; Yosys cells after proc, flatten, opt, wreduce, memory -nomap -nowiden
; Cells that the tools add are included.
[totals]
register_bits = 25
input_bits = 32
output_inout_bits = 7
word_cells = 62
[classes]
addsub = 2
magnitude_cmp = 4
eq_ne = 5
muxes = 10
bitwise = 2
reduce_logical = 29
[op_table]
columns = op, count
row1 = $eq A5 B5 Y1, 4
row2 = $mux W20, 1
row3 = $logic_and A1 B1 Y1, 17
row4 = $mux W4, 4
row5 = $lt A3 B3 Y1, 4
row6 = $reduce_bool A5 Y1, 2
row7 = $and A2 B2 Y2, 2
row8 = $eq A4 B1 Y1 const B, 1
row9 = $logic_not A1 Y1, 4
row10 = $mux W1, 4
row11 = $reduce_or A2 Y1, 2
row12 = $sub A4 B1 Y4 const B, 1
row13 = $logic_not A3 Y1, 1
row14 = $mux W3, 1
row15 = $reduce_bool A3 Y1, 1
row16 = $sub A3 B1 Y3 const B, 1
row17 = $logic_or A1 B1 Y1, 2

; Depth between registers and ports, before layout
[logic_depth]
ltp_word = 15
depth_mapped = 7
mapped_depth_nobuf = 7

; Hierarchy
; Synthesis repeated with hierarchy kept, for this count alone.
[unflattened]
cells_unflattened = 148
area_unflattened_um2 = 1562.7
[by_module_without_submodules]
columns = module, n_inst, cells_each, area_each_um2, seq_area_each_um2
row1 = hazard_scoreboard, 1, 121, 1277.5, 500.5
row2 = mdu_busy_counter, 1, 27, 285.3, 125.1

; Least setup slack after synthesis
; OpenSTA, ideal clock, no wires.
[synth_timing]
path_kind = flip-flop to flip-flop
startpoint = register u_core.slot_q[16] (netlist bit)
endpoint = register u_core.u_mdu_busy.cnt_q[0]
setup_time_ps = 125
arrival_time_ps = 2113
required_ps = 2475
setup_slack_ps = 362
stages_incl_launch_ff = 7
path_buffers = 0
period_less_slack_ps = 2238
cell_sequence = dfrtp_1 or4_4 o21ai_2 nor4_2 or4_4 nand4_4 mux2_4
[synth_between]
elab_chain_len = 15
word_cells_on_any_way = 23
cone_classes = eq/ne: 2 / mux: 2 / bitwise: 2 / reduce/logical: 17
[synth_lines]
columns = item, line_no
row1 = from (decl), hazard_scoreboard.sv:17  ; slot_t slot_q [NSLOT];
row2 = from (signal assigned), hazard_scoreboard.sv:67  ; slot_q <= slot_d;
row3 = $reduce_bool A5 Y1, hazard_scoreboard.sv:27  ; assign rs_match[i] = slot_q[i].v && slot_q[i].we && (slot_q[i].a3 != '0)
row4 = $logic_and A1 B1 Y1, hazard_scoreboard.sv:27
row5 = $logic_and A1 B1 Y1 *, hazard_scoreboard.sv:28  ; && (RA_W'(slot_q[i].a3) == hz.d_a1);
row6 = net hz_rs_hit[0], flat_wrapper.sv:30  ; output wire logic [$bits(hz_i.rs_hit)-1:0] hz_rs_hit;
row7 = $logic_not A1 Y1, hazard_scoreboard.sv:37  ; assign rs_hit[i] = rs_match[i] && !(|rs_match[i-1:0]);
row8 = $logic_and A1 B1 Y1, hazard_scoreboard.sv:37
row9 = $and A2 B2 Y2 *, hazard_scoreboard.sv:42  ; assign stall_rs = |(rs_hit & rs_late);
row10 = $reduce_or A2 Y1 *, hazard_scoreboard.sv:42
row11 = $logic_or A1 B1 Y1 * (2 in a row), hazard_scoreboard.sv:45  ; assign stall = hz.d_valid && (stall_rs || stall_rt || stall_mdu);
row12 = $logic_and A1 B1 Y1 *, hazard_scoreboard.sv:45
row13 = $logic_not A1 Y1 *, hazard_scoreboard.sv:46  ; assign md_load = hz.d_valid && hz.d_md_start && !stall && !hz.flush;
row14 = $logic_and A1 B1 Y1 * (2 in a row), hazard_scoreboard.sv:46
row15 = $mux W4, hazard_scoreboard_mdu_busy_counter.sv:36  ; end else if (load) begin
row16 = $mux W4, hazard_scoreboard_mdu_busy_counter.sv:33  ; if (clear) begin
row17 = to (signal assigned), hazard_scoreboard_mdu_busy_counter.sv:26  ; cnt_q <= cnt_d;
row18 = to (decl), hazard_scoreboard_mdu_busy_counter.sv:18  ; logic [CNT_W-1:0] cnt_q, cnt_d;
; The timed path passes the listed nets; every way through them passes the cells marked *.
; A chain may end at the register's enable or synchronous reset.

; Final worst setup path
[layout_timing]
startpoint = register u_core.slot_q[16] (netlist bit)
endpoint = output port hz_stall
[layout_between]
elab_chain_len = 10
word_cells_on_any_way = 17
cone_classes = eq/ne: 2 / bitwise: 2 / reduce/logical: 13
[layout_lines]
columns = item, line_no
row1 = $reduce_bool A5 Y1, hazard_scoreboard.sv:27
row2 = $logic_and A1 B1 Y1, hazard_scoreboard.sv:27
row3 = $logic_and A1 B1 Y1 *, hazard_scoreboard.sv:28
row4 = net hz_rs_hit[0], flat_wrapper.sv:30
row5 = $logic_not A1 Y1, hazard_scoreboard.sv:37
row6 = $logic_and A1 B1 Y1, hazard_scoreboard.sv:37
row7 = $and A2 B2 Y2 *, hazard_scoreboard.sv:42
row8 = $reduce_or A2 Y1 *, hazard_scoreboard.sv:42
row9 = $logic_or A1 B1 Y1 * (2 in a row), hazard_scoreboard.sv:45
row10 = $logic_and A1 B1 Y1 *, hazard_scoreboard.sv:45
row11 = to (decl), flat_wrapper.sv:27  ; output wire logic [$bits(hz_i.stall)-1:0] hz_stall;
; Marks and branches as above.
[config.mk]
export PLATFORM = sky130hd
export DESIGN_NAME = md5_cand_gen
export DESIGN_NICKNAME = d
export VERILOG_FILES = /design/src/rtl/md5_cand_gen_pkg.sv /design/src/rtl/md5_cand_gen_bcd_adder.sv /design/src/rtl/md5_cand_gen.sv
export SDC_FILE = /design/constraint.sdc
export NUM_CORES = 1
export LEC_CHECK = 0
export CAP_MARGIN = 10
export CORE_UTILIZATION = 50
export DETAILED_ROUTE_END_ITERATION = 6
export GPL_TIMING_DRIVEN = 0
export PLACE_DENSITY_LB_ADDON = 0.12
export SLEW_MARGIN = 20
export SYNTH_ARGS = -nofsm -noshare
export SYNTH_HDL_FRONTEND = slang
export SYNTH_SLANG_ARGS = --single-unit
[constraint.sdc]
create_clock -name clk -period 13.6 [get_ports clk]
set_input_delay 2.72 -clock clk [delete_from_list [all_inputs] [get_ports clk]]
set_output_delay 2.72 -clock clk [all_outputs]
set_load 0.005 [all_outputs]
[src/rtl/md5_cand_gen_pkg.sv]
// Shared types and BCD helpers for the MD5 candidate generator.
package md5_cand_pkg;

    typedef enum logic [1:0] {
        S_IDLE = 2'd0,
        S_RUN  = 2'd1,
        S_DONE = 2'd2
    } state_t;

    localparam int DIGITS     = 8;
    localparam int MAX_DIGITS = 16;
    localparam int BCD_MAX_W  = 4 * MAX_DIGITS;
    localparam logic [7:0] ASCII_ZERO = 8'h30;

    // Callers zero-extend to BCD_MAX_W; zero nibbles are valid and compare neutrally.
    function automatic logic bcd_is_valid(input logic [BCD_MAX_W-1:0] v);
        logic ok;
        ok = 1'b1;
        for (int i = 0; i < MAX_DIGITS; i++) begin
            if (v[4*i +: 4] > 4'd9) ok = 1'b0;
        end
        return ok;
    endfunction

    // A lexicographic nibble compare from the MS digit equals an unsigned compare of the vector.
    function automatic logic bcd_le(input logic [BCD_MAX_W-1:0] a, input logic [BCD_MAX_W-1:0] b);
        return a <= b;
    endfunction

    function automatic logic [7:0] bcd_to_ascii(input logic [3:0] d);
        return ASCII_ZERO + {4'd0, d};
    endfunction

endpackage
File: config.mk
export PLATFORM = sky130hd
export DESIGN_NAME = hazard_unit_mc
export DESIGN_NICKNAME = d
export VERILOG_FILES = /design/src/rtl/hazard_unit_mc.sv
export SDC_FILE = /design/constraint.sdc
export NUM_CORES = 1
export LEC_CHECK = 0
export BUFFER_PORTS_ARGS = -buffer_cell sky130_fd_sc_hd__buf_2
export CORE_MARGIN = 1
export CORE_UTILIZATION = 49
export CTS_BUF_LIST = sky130_fd_sc_hd__clkbuf_4 sky130_fd_sc_hd__clkbuf_8 sky130_fd_sc_hd__clkbuf_16
export CTS_CLUSTER_SIZE = 25
export DETAILED_ROUTE_END_ITERATION = 10
export HOLD_SLACK_MARGIN = 0.02
export PLACE_DENSITY = 0.88
export SLEW_MARGIN = 20
export SYNTH_ARGS = -nofsm -noshare
export SYNTH_HDL_FRONTEND = slang
export SYNTH_SLANG_ARGS = --single-unit
export TNS_END_PERCENT = 100
File: constraint.sdc
create_clock -name clk -period 3.7 [get_ports clk]
set_input_delay 0.185 -clock clk [delete_from_list [all_inputs] [get_ports clk]]
set_output_delay 0.185 -clock clk [all_outputs]
set_load 0.005 [all_outputs]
·····
• **Your goal**:
Only the lines above starting at the line that holds "[synth_lines]" and ending at the line that holds "row4 = $logic_and" are to be repeated, exactly and in full.

• **Answer space**:
[synth_lines]
columns = item, line_no
row1 = from (decl), hazard_scoreboard.sv:17  ; slot_t slot_q [NSLOT];
row2 = from (signal assigned), hazard_scoreboard.sv:67  ; slot_q <= slot_d;
row3 = $reduce_bool A5 Y1, hazard_scoreboard.sv:27  ; assign rs_match[i] = slot_q[i].v && slot_q[i].we && (slot_q[i].a3 != '0)
row4 = $logic_and A1 B1 Y1, hazard_scoreboard.sv:27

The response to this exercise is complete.